Cycle tracking and fertility awareness methods are legitimate forms of contraception for some people, but they generally have higher failure rates than many hormonal methods, particularly when cycles are irregular or when methods are not used consistently. Presenting them as universally equivalent alternatives can obscure important differences in effectiveness and risk.
Women’s Health and the Political Landscape
The online conversation about contraception cannot be separated from broader political debates about reproductive rights.
In the United States, organizations associated with initiatives such as Project 2025 have publicly advocated for policies that could limit access to certain forms of contraception and emergency contraception. Although these proposals do not necessarily amount to outright bans, reproductive rights advocates have raised concerns that they could make contraception more difficult to obtain and contribute to a broader climate of uncertainty around reproductive healthcare.
Restrictions on abortion access and challenges to contraception access often emerge within the same political ecosystem. As a result, misinformation about contraception does not exist in isolation; it can influence public attitudes toward reproductive healthcare more broadly.
The Information Gap
Misinformation alone is only part of the problem.
Across digital platforms, reproductive health educators, healthcare organizations, and advocates have increasingly reported difficulties reaching audiences with accurate information about contraception, abortion access, emergency contraception, and reproductive healthcare. Educational content is frequently subject to content moderation practices, reduced visibility, or sensitivity labels, while misleading health content may spread freely because it resembles lifestyle or wellness content.
This creates what can be described as an information gap: a situation in which evidence-based health information becomes harder to find, while misleading or inaccurate content remains highly visible. Whether this outcome results from platform policies, algorithmic design, political pressure, or a combination of factors, the consequence is the same: people struggle to access reliable reproductive health information when they need it most.

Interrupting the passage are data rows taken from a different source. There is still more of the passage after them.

File: src/rtl/fp_pkg.sv
// Shared types and constants for the sequential FP multiplier.
// Holds field widths, special encodings, FSM states and an operand unpacker.
package fp_pkg;

  localparam int EXP_W  = 8;
  localparam int MANT_W = 23;
  localparam int BIAS   = 127;

  localparam logic [31:0] QNAN    = 32'h7FC0_0000;
  localparam logic [31:0] POS_INF = 32'h7F80_0000;

  typedef enum logic [1:0] {
    IDLE = 2'd0,
    MUL  = 2'd1,
    NORM = 2'd2,
    DONE = 2'd3
  } state_t;

  typedef struct packed {
    logic              sign;
    logic [EXP_W-1:0]  exp;
    logic [MANT_W:0]   mant;
    logic              is_zero;
    logic              is_inf;
    logic              is_nan;
  } fp_t;

  // Operand facts the NORM stage needs once the mantissa is in the core.
  typedef struct packed {
    logic              sign;
    logic [EXP_W-1:0]  exp;
    logic              is_zero;
    logic              is_inf;
    logic              is_nan;
  } op_t;

  // Denormals (exp == 0) are flushed: hidden bit and fraction both zero.
  function automatic fp_t unpack(input logic [31:0] x);
    fp_t r;
    logic exp_max;
    logic frac_nz;
    exp_max   = &x[30:23];
    frac_nz   = |x[22:0];
    r.sign    = x[31];
    r.exp     = x[30:23];
    r.is_zero = ~|x[30:23];
    r.is_inf  = exp_max & ~frac_nz;
    r.is_nan  = exp_max & frac_nz;
    r.mant    = r.is_zero ? '0 : {1'b1, x[22:0]};
    return r;
  endfunction

endpackage

File: src/rtl/mant_mul_seq.sv
// 24x24 shift-add mantissa multiplier, one partial product per step.
// Ports: clk, rst, load (capture a/b), step (one iteration), prod, last.
module mant_mul_seq
  import fp_pkg::*;
(
  input  logic              clk,
  input  logic              rst,
  input  logic              load,
  input  logic [MANT_W:0]   a,
  input  logic [MANT_W:0]   b,
  input  logic              step,
  output logic [2*MANT_W+1:0] prod,
  output logic              last
);

  localparam int PW = 2 * (MANT_W + 1);

  logic [PW-1:0]   mcand;
  logic [PW-1:0]   acc;
  logic [MANT_W:0] mplier;
  logic [4:0]      cnt;

  always_ff @(posedge clk) begin
    if (rst) begin
      mcand  <= '0;
      acc    <= '0;
      mplier <= '0;
      cnt    <= '0;
    end else if (load) begin
      mcand  <= {{(MANT_W+1){1'b0}}, a};
      acc    <= '0;
      mplier <= b;
      cnt    <= '0;
    end else if (step) begin
      if (mplier[0])
        acc <= acc + mcand;
      mcand  <= mcand << 1;
      mplier <= mplier >> 1;
      cnt    <= cnt + 5'd1;
    end
  end

  assign prod = acc;
  // High during the step that performs the final (24th) iteration.
  assign last = (cnt == 5'(MANT_W));

endmodule

File: src/rtl/fp_multiplier_seq.sv
// Multi-cycle IEEE-754 single multiplier with start/busy/done handshake.
// Ports: clk, rst, start, src1, src2 in; busy, done, mulOut out.
module fp_multiplier_seq
  import fp_pkg::*;
(
  input  logic        clk,
  input  logic        rst,
  input  logic        start,
  input  logic [31:0] src1,
  input  logic [31:0] src2,
  output logic        busy,
  output logic        done,
  output logic [31:0] mulOut
);

  state_t state;
  op_t    oa;
  op_t    ob;
  fp_t    ua;
  fp_t    ub;

  logic [47:0] prod;
  logic        last;
  logic        load;
  logic        step;

  logic               sign;
  logic signed [9:0]  e_raw;
  logic signed [9:0]  e_n;
  logic [22:0]        frac;
  logic [31:0]        res;

  assign ua   = unpack(src1);
  assign ub   = unpack(src2);
  assign load = (state == IDLE) && start;
  assign step = (state == MUL);

  mant_mul_seq u_core (
    .clk  (clk),
    .rst  (rst),
    .load (load),
    .a    (ua.mant),
    .b    (ub.mant),
    .step (step),
    .prod (prod),
    .last (last)
  );

  assign sign  = oa.sign ^ ob.sign;
  assign e_raw = signed'({2'b00, oa.exp})
               + signed'({2'b00, ob.exp})
               - 10'sd127;

  // Product of two [1,2) values lies in [1,4); bit 47 means [2,4).
  always_comb begin
    e_n  = e_raw;
    frac = prod[45:23];
    if (prod[47]) begin
      e_n  = e_raw + 10'sd1;
      frac = prod[46:24];
    end
  end

  always_comb begin
    res = {sign, e_n[7:0], frac};
    if (oa.is_nan || ob.is_nan)
      res = QNAN;
    else if ((oa.is_inf && ob.is_zero) ||
             (ob.is_inf && oa.is_zero))
      res = QNAN;
    else if (oa.is_inf || ob.is_inf)
      res = {sign, POS_INF[30:0]};
    else if (oa.is_zero || ob.is_zero)
      res = {sign, 31'd0};
    else if (e_n >= 10'sd255)
      res = {sign, POS_INF[30:0]};
    else if (e_n <= 10'sd0)
      res = {sign, 31'd0};
  end

  always_ff @(posedge clk) begin
    if (rst) begin
      state  <= IDLE;
      busy   <= 1'b0;
      done   <= 1'b0;
      mulOut <= '0;
      oa     <= '0;
      ob     <= '0;
    end else begin
      unique case (state)
        IDLE: begin
          done <= 1'b0;
          if (start) begin
            oa    <= '{ua.sign, ua.exp, ua.is_zero,
                       ua.is_inf, ua.is_nan};
            ob    <= '{ub.sign, ub.exp, ub.is_zero,
                       ub.is_inf, ub.is_nan};
            busy  <= 1'b1;
            state <= MUL;
          end
        end
        MUL: begin
          if (last)
            state <= NORM;
        end
        NORM: begin
          mulOut <= res;
          done   <= 1'b1;
          busy   <= 1'b0;
          state  <= DONE;
        end
        DONE: begin
          done  <= 1'b0;
          state <= IDLE;
        end
        default: state <= IDLE;
      endcase
    end
  end

endmodule
File: config.mk
export PLATFORM = sky130hd
export DESIGN_NAME = fp_multiplier_seq
export DESIGN_NICKNAME = d
export VERILOG_FILES = /design/src/rtl/fp_pkg.sv /design/src/rtl/mant_mul_seq.sv /design/src/rtl/fp_multiplier_seq.sv
export SDC_FILE = /design/constraint.sdc
export NUM_CORES = 1
export LEC_CHECK = 0
export ABC_AREA = 1
export BUFFER_PORTS_ARGS = -buffer_cell sky130_fd_sc_hd__buf_2
export CELL_PAD_IN_SITES_DETAIL_PLACEMENT = 0
export CELL_PAD_IN_SITES_GLOBAL_PLACEMENT = 1
export CORE_ASPECT_RATIO = 1.75
export CORE_MARGIN = 2
export CORE_UTILIZATION = 45
export CTS_BUF_LIST = sky130_fd_sc_hd__clkbuf_4
export CTS_CLUSTER_DIAMETER = 100
export DETAILED_ROUTE_END_ITERATION = 6
export PLACE_DENSITY = 0.85
export SKIP_CTS_REPAIR_TIMING = 1
export SYNTH_ARGS = -nofsm -noshare
export SYNTH_HDL_FRONTEND = slang
export SYNTH_SLANG_ARGS = --single-unit
File: constraint.sdc
create_clock -name clk -period 3.02 [get_ports clk]
set_input_delay 0.604 -clock clk [delete_from_list [all_inputs] [get_ports clk]]
set_output_delay 0.604 -clock clk [all_outputs]
set_load 0.005 [all_outputs]
# Word level (Yosys, flattened, before mapping)
# Cells that the tools add are included.
# Widths: inputs -> output; s select.
[totals] register_bits=185 in_bits=67 out_inout_bits=34
[op_classes] add_sub_neg=5 n_lt_le_gt_ge=2 n_eq_ne=6 n_mux=20 bitwise_logic=7 reduce_logical=25
[op_table] op="$mux 24" count=6
[op_table] op="$mux 31" count=4
[op_table] op="$mux 32" count=2
[op_table] op="$add 48x48->48" count=1
[op_table] op="$reduce_or 23->1" count=2
[op_table] op="$mux 23" count=1
[op_table] op="$reduce_and 8->1" count=2
[op_table] op="$reduce_or 8->1" count=2
[op_table] op="$add 10x2->10 const B" count=1
[op_table] op="$ge 10x9->1 const B" count=1
[op_table] op="$le 10x1->1 const B" count=1
[op_table] op="$mux 10" count=1
[op_table] op="$sub 9x7->10 const B" count=1
[op_table] op="$add 8x8->9" count=1
[op_table] op="$pmux 2 s4" count=1
[op_table] op="$reduce_and 2->1" count=4
[op_table] op="$reduce_bool 2->1" count=3
[op_table] op="$add 5x1->5 const B" count=1
[op_table] op="$eq 5x5->1 const B" count=1
[op_table] op="$and 1x1->1" count=4
[op_table] op="$eq 2x2->1 const B" count=2
[op_table] op="$logic_or 1x1->1" count=4
[op_table] op="$mux 2" count=2
[op_table] op="$ne 2x2->1 const B" count=2
[op_table] op="other kinds (9)" count=15

# Logic depth before layout (Yosys ltp)
[logic_depth] depth_word=11 ltp_mapped=22 ltp_nobuf=21

# Modules after synthesis
# Synthesis repeated with hierarchy kept, for this count alone.
[unflattened] cells_unflattened=2217 area_unflattened_um2=13270.2
[modules_own_cells] module="mant_mul_seq" n_inst=1 cells_each=1566 area_each_um2=9250.1
[modules_own_cells] module="fp_multiplier_seq" n_inst=1 cells_each=651 area_each_um2=4020.1

# Worst setup path after synthesis
# OpenSTA, ideal clock, no wires.
[synth_path] path_type="reg2reg" from="reg oa[4] (netlist name)" to="reg mulOut[14]" arrival_time_ps=2593 required_ps=2882 setup_slack_ps=289 stages_incl_launch_ff=17 path_buffers=2 period_less_slack_ps=2731 cell_sequence="dfxtp_1 > ha_1 > ha_1 > fa_1 > nand4_1 > nor2_4 > nand3_4 > o21ai_0 > nand2_1 > inv_1 > nand2_1 > nand2_2 > nand2_4 > buf_8 > buf_12 > nand3_2 > a21oi_2"
[synth_via] elab_chain_len=11 word_cells_on_any_way=12 cone_classes="3 x add/sub; 2 x order compare; 7 x mux"
[synth_rtl] item="start: declaration" line_no="fp_multiplier_seq.sv:17" text="op_t oa;"
[synth_rtl] item="start signal: assignment" line_no="fp_multiplier_seq.sv:94" text="oa <= '{ua.sign, ua.exp, ua.is_zero,"
[synth_rtl] item="$add 8x8->9 (*)" line_no="fp_multiplier_seq.sv:51" text="+ signed'({2'b00, ob.exp})"
[synth_rtl] item="$sub 9x7->10 (*)" line_no="fp_multiplier_seq.sv:52" text="- 10'sd127;"
[synth_rtl] item="$add 10x2->10" line_no="fp_multiplier_seq.sv:59" text="e_n = e_raw + 10'sd1;"
[synth_rtl] item="$mux 10 (*)" line_no="fp_multiplier_seq.sv:58" text="if (prod[47]) begin"
[synth_rtl] item="$le 10x1->1" line_no="fp_multiplier_seq.sv:77" text="else if (e_n <= 10'sd0)"
[synth_rtl] item="$mux 31" line_no="fp_multiplier_seq.sv:77"
[synth_rtl] item="$mux 31 (*)" line_no="fp_multiplier_seq.sv:75" text="else if (e_n >= 10'sd255)"
[synth_rtl] item="$mux 31 (*)" line_no="fp_multiplier_seq.sv:73" text="else if (oa.is_zero || ob.is_zero)"
[synth_rtl] item="$mux 31 (*)" line_no="fp_multiplier_seq.sv:71" text="else if (oa.is_inf || ob.is_inf)"
[synth_rtl] item="$mux 32 (*)" line_no="fp_multiplier_seq.sv:68" text="else if ((oa.is_inf && ob.is_zero) ||"
[synth_rtl] item="$mux 32 (*)" line_no="fp_multiplier_seq.sv:66" text="if (oa.is_nan || ob.is_nan)"
[synth_rtl] item="end signal: assignment" line_no="fp_multiplier_seq.sv:107" text="mulOut <= res;"
[synth_rtl] item="end: declaration" line_no="fp_multiplier_seq.sv:13" text="output logic [31:0] mulOut"
# Mark *: on every way between the ends. The rest lies on a longest branch, timed or not.
# A chain may end at the register's enable or synchronous reset.

# Final worst setup path
[layout_path] from="reg oa[4] (netlist name)" to="reg mulOut[28]"
# Same word-level chain as after synthesis.

==> results.json <==
{
  "status": "finished, final reports clean",
  "dr.first_iter.drc_count": 535,
  "grt_max_degree": 64,
  "peakVddDrop_mv": 0.455,
  "post-dp-hpwl_um": 26000,
  "synthArstFlopShare": 0,
  "ant_nets": 0,
  "wirelength_um": 34200,
  "wire_per_inst_um": 15.7,
  "cap_violations": 0,
  "grt_pass1_vias": 11316,
  "netlist_area_um2": 11600,
  "netlist_instances": 1752,
  "cp_max_fo": 8,
  "cts.sinks": 185,
  "ys_warn_count": 0,
  "htreeDepth": 4,
  "yosysMostFrequentCell": "nand2_1",
  "powerDensity_nw_per_um2": 649,
  "setup_violations": 0,
  "antenna_found_initial": 3,
  "cp_cell_sequence": "ha_4, ha_4, fa_2, nand4_1, nor2_4, nand3_4, o21ai_1, nand2_2, inv_1, nand2_1, nand2_4, nand2_8, nand2_2, nand2_2, a21oi_2",
  "synthFlopType": "dfxtp_1",
  "fin_skew_ns": 0.0189,
  "tightest_slew_ns": 1.18,
  "min_path_cells": 3,
  "grt.overflow.total": 0,
  "synth_cell_types": 48,
  "clk_latency_ns": 0.66,
  "cts-root-buf": "clkbuf_4",
  "syn-num-nets": 1889,
  "nets": 1977,
  "syn_avg_cell_area_um2": 6.63,
  "firstDrtPassIters": 5,
  "max_freq_mhz": 346,
  "place_ws_ns": -0.0314,
  "place_inst": 2126,
  "die_x_um": 125,
  "stdcell_count": 2173,
  "numPortBuffers": 100,
  "relSlewSlack": 0.211,
  "path_class": "reg -> reg",
  "drive_above_1_share": 0.130,
  "cts_buffer_depth": 2,
  "ys_seq_area_frac": 0.319,
  "finalCriticalPeriod_ns": 2.89,
  "end_kind": "register",
  "critPathMaxStageDelay_ns": 0.60,
  "start_util": 0.459,
  "via_per_inst": 5.38,
  "critPathSlowestCell": "fa_2",
  "critPathRequiredTime_ns": 3.61,
  "setup.worst_path.start_class": "register",
  "layout_setup_ws_ns": 0.126,
  "arrival_ns": 3.49,
  "coreArea_um2": 25300,
  "rows": 77,
  "yosys-top-cells-area": "dfxtp_1 32%, nand2_1 11%, a21oi_1 8.7%",
  "slew_viol_final": 0,
  "grt_use_total": 0.249,
  "synth_top_cell_by_area": "dfxtp_1",
  "power_leakage_uw": 0.00569,
  "grt_pass1_wl_um": 55300,
  "synth-edff-count": 0,
  "clk_pin_slew_ns": 0.17,
  "vias": 11695,
  "die_h_um": 217,
  "crit_path_frequent_cell": "nand2_2",
  "area_growth_pct": 11.6,
  "drc_errors": 0,
  "hold_class": "in -> reg",
  "place_congestion": 0.936,
  "min_period_over_period": 0.958,
  "hold_violations": 0,
  "synth_top_cells_by_count": "350 x nand2_1, 202 x a21oi_1, 200 x nor2_1",
  "io_pins": 101,
  "die_area_um2": 27200,
  "ys_seq_elements": 185,
  "cts_made_buffers": 17,
  "cts_tree": "yes",
  "synth_top_area_share": 0.319,
  "r2r_cells": 15
}
## layout by cell type, fill, tap and decap left out, types with 18 or more instances in the layout
| cell | n |
|---|---|
| nand2_1 | 344 |
| nor2_1 | 200 |
| a21oi_1 | 200 |
| o21ai_0 | 192 |
| inv_1 | 190 |
| dfxtp_1 | 180 |
| buf_2 | 100 |
| nand3_1 | 75 |
| ha_1 | 65 |
| buf_4 | 32 |
| xor2_1 | 24 |
| nor4_1 | 20 |
| nand4_1 | 18 |
## final cells by class
class                      instances  area [um^2]
fill                            2706        12400
multi-input combinational       1300         7010
sequential                       185         3710
timing repair buffer             136          821
inverter                         200          758
tap                              316          395
clock inverter                    15          144
clock buffer                      17          128
antenna                            4         10.0
## worst max-delay path: cells and delay by family (launching register included)
kind                       cells  cell delay [ns]
adders and majority gates      3             1.00
DFF                            1             0.37
buffers and inverters          1             0.06
AOI/OAI and AO/OA              2             0.28
and+or+nand+nor                9             1.13
## metal layers
metal	track usage	wire length (um)	part of all wire	vias up
met2	0.476	18400	0.54	239
met1	0.262	13000	0.38	5363
li1	-	-	-	6014
met4	0.118	1590	0.046	0
met5	0	0	0	-
met3	0.0400	1140	0.033	79
## state kept, by name, indices dropped and copies added (netlist names)
signal and cells:
u_core.mplier 24, oa 12, u_core.prod 48, u_core.mcand 48, state 2, done 1
busy 1, ob 12, mulOut 32, u_core.cnt 5
## cell families (layout without fill, tap and decap cells)
family          after synthesis  count (layout)  synth area share
other cells                   0               4                 0
xor+xnor                     33              33            0.0249
compound gates              478             478             0.224
flops                       185             185             0.319
fa+ha+maj                    70              70            0.0766
simple gates                716             719             0.265
buf+inv                     270             368            0.0911
## per-stage QoR
stage / TNS, ns / area (um^2) / util / hold WS (ns) / power [uW]
6_report: 0 / 13000 / 0.512 / 0.176 / 8420
2_1_floorplan: 0 / 11600 / - / 0.433 / 5880
5_1_grt: -0.147 / 13000 / 0.512 / 0.132 / 9120
3_3_place_gp: 0 / 12400 / 0.491 / 0.429 / 6730
3_5_place_dp: -0.234 / 12400 / 0.491 / 0.438 / 6790
4_1_cts: -1.28 / 12700 / 0.502 / 0.123 / 8180
## where the power goes
part           total (uW)  internal [uW]  switching, uW
combinational        3770           1270           2500
sequential           3280           2920            358
clock                1360            359           1000
total                8420           4560           3860
## path summary, 6_finish.rpt
path / startpoint / to / slack [ns]
worst min-delay path: src1[20] / u_core.mcand[20] / 0.18
worst max-delay path: oa[4] / mulOut[28] / 0.13
worst min register to register: done / done / 0.45
worst max register to register: oa[4] / mulOut[28] / 0.13
Note: power is estimated with default switching activity, not from simulation.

For organizations working on reproductive health and rights, this challenge extends beyond social media metrics. It raises fundamental questions about access to information, public health, and digital governance.
Why Access to Information Matters
When accurate information becomes difficult to access, people are left making important healthcare decisions without the resources they deserve.
The consequences are particularly significant in regions where reproductive healthcare access is already limited. In places where abortion is restricted, sex education is inadequate, or contraception access is narrowing, misinformation can have tangible impacts on people's lives and healthcare outcomes.
Access to trustworthy reproductive health information is not simply a matter of individual knowledge. It is a public health issue. It shapes people's ability to understand their options, make informed decisions, and exercise autonomy over their bodies and reproductive lives.
Platform Governance and Reproductive Rights
The challenges surrounding contraception misinformation highlight a broader issue: the growing influence of digital platforms over access to health information.
Today, social media platforms function as critical information infrastructures. Their moderation systems, recommendation algorithms, and visibility decisions shape what people encounter online and what remains hidden. When evidence-based reproductive health information is suppressed, deprioritized, or made harder to find, the effects can extend far beyond individual posts. They can influence public understanding, healthcare decision-making, and democratic debates about reproductive rights.
As digital platforms increasingly mediate access to health information, questions of transparency, accountability, and equitable access become essential. Understanding how information is amplified, restricted, or obscured online is therefore a crucial part of understanding the future of reproductive healthcare itself.